Correlation of Phase, Microstructure and Surface Chemistry Evolution to the Long-Term Performance Stability of (La, Ca)CoO3 SOFC Electrodes

Abstract

Long-term electrochemical performance of polymeric precursor-derived films of LaCoO3 doped with Ca2+ (LCC), instead of the larger Sr2+ which segregates at the electrode surface forming oxides/hydroxides, was investigated in the present study. It was determined that pre-calcination at 800 °C (LCC02-800) resulted in a higher electrochemical performance but a poorer long-term stability than those pre-calcined at 700 °C (LCC02-700) or 900 °C (LCC02-900). Increasing Ca2+ content (LCC04-800) enhanced the initial electrochemical performance slightly, while causing a much poorer long-term stability. Microstructural evolution analyses revealed that, although it had some impact on the initial and long-term performance of LCC electrodes, it was not the strongest influence.
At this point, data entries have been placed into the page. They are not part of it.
==> inputs of v29 <==
==> flow/design.v <==
module day07p1_top ( 
    input logic clk_i,
    input logic rst_ni,
    input logic valid_i,
    input logic field_i,
    input logic eol_i,
    output logic [15:0] result_o,
    output logic ready_o
);
typedef enum logic [2:0] { 
    Start,
    InitialTachyon,
    ProcessTachyon,
    IdleSplitter,
    ProcessSplitter
} state_t;
state_t state_q, state_d;
logic eol_q, eol_d;
logic field_q, field_d;
logic [15:0] beam_splits_q, beam_splits_d;
logic [7:0] board_width_q, board_width_d;
logic [7:0] index_q, index_d;
logic [149:0] current_state_q, current_state_d;
logic [149:0] next_state_q, next_state_d;
always_comb begin
    state_d = state_q;
    eol_d = eol_q;
    field_d = field_q;
    beam_splits_d = beam_splits_q;
    board_width_d = board_width_q;
    index_d = index_q;
    current_state_d = current_state_q;
    next_state_d = next_state_q;
    case(state_q)
        Start: begin
            state_d = InitialTachyon;
        end
        InitialTachyon, IdleSplitter: begin
            if (valid_i == 1'b1) begin
                state_d = (state_q == InitialTachyon ? ProcessTachyon : ProcessSplitter);
                field_d = eol_i == 1'b0 ? field_i : 1'b0;
                eol_d = eol_i;
            end
        end
        ProcessTachyon: begin
            if(field_q == 1'b1) begin
                current_state_d = current_state_q + (150'b1 << board_width_q);
            end
            if(eol_q == 1'b1) begin
                state_d = IdleSplitter;
            end else begin
                state_d = InitialTachyon;
                board_width_d = board_width_q + 1;
            end
        end
        ProcessSplitter: begin
            if (eol_q == 1'b1) begin
                index_d = 8'b0;
                current_state_d = next_state_q;
                next_state_d = 150'b0;
            end else begin
                if((((current_state_q & (150'b1 << index_q) ) >> index_q ) & ({149'b0, field_q})) == 150'b1) begin
                    if(index_q == 8'b0) begin
                        next_state_d = next_state_q | 150'b10;
                    end else if(index_q == (board_width_q - 1)) begin
                        next_state_d = next_state_q | 150'b10;
                    end else begin
                        next_state_d = next_state_q | (150'b101 << (index_q - 1));
                    end
                    beam_splits_d = beam_splits_q + 1;
                end else if(((current_state_q & (150'b1 << index_q)) >> index_q) == 150'b1) begin
                    next_state_d = next_state_q | (150'b1 << index_q);
                end
                index_d = index_q + 8'b1;
            end
            state_d = IdleSplitter;
        end
        default: begin
            state_d = Start;
            field_d = 1'b0;
            eol_d = 1'b0;
            beam_splits_d = 16'b0;
            board_width_d = 8'b0;
            index_d = 8'b0;
            current_state_d = 150'b0;
            next_state_d = 150'b0;
        end
    endcase
end
always_ff @( posedge clk_i, negedge rst_ni ) begin
    if(rst_ni == 1'b0) begin
        state_q <= Start;
        field_q <= 1'b0;
        eol_q <= 1'b0;
        beam_splits_q <= 16'b0;
        board_width_q <= 8'b0;
        index_q <= 8'b0;
        current_state_q <= 150'b0;
        next_state_q <= 150'b0;
    end else begin
        state_q <= state_d;
        field_q <= field_d;
        eol_q <= eol_d;
        beam_splits_q <= beam_splits_d;
        board_width_q <= board_width_d;
        index_q <= index_d;
        current_state_q <= current_state_d;
        next_state_q <= next_state_d;
    end
end
assign result_o = beam_splits_q;
assign ready_o = (state_q == InitialTachyon || state_q == IdleSplitter);
endmodule
==> flow/run.sh <==
#!/bin/bash
# the make line also repeats each setting of config.mk as NAME=value (left out here)
make -C /OpenROAD-flow-scripts/flow DESIGN_CONFIG=/design/flow/config.mk WORK_HOME=/design/flow/orfs CLKGATE_MAP_FILE= finish
==> flow/config.mk <==
export PLATFORM = sky130hd
export DESIGN_NAME = day07p1_top
export DESIGN_NICKNAME = day07p1_top
export VERILOG_FILES = /design/flow/design.v
export SDC_FILE = /design/flow/constraint.sdc
export NUM_CORES = 4
export LEC_CHECK = 0
export CAP_MARGIN = 20
export CORE_MARGIN = 2
export CORE_UTILIZATION = 40
export CTS_CLUSTER_DIAMETER = 52
export CTS_CLUSTER_SIZE = 17
export SLEW_MARGIN = 20
export TNS_END_PERCENT = 40
==> flow/constraint.sdc <==
create_clock -name core_clock -period 6.0 [get_ports {clk_i}]
set_input_delay 1.2000 -clock core_clock [delete_from_list [all_inputs] [get_ports {clk_i}]]
set_output_delay 1.2000 -clock core_clock [all_outputs]
set_load 0.01 [all_outputs]
==> v24: changes against v29 <==
--- a/flow/config.mk
+++ b/flow/config.mk
@@ -8,7 +8,6 @@
 export CAP_MARGIN = 20
 export CORE_MARGIN = 2
-export CORE_UTILIZATION = 40
-export CTS_CLUSTER_DIAMETER = 52
-export CTS_CLUSTER_SIZE = 17
+export CORE_UTILIZATION = 62
+export CTS_CLUSTER_SIZE = 98
+export SETUP_SLACK_MARGIN = 0.88
 export SLEW_MARGIN = 20
-export TNS_END_PERCENT = 40
==> flow/constraint.sdc (replaced) <==
create_clock -name core_clock -period 3.1 [get_ports {clk_i}]
set_input_delay 0.6200 -clock core_clock [delete_from_list [all_inputs] [get_ports {clk_i}]]
set_output_delay 0.6200 -clock core_clock [all_outputs]
set_load 0.01 [all_outputs]
==> v35: changes against v29 <==
==> flow/config.mk (replaced) <==
export PLATFORM = sky130hd
export DESIGN_NAME = day07p1_top
export DESIGN_NICKNAME = day07p1_top
export VERILOG_FILES = /design/flow/design.v
export SDC_FILE = /design/flow/constraint.sdc
export NUM_CORES = 4
export LEC_CHECK = 0
export ABC_AREA = 1
export CAP_MARGIN = 20
export CORE_MARGIN = 2
export CORE_UTILIZATION = 70
export CTS_CLUSTER_DIAMETER = 253
export CTS_CLUSTER_SIZE = 14
export SLEW_MARGIN = 20
==> flow/constraint.sdc (replaced) <==
create_clock -name core_clock -period 3.99 [get_ports {clk_i}]
set_input_delay 0.7980 -clock core_clock [delete_from_list [all_inputs] [get_ports {clk_i}]]
set_output_delay 0.7980 -clock core_clock [all_outputs]
set_load 0.01 [all_outputs]
==> summary of the runs <==
Of v29 and v35, v35 has the higher synthesized cell count (gap about 40%, measured against v35). Die size, lowest first: v24, v35, v29. Of v35 and v24, v35 has the higher synthesized area (gap about 30%, measured against v24). v35 died in 5_1_grt with GRT-0116. v29 ran to the end with no violations. v24 failed in 4_1_cts on DPL-0038.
It was determined via XPS analyses that formation of CaO and CaO + La2O3 layers at the LCC02-800 and LCC04-800 surfaces, respectively, accompanied by a decrease in the relative amounts of adsorbed oxygen species (corresponding to surface oxygen vacancies) caused a faster performance degradation in these samples than those pre-calcined at 700 or 900 °C. Eventually, only the surface cation ratio of LCC02-700 became close to the theoretical one after long-term operation.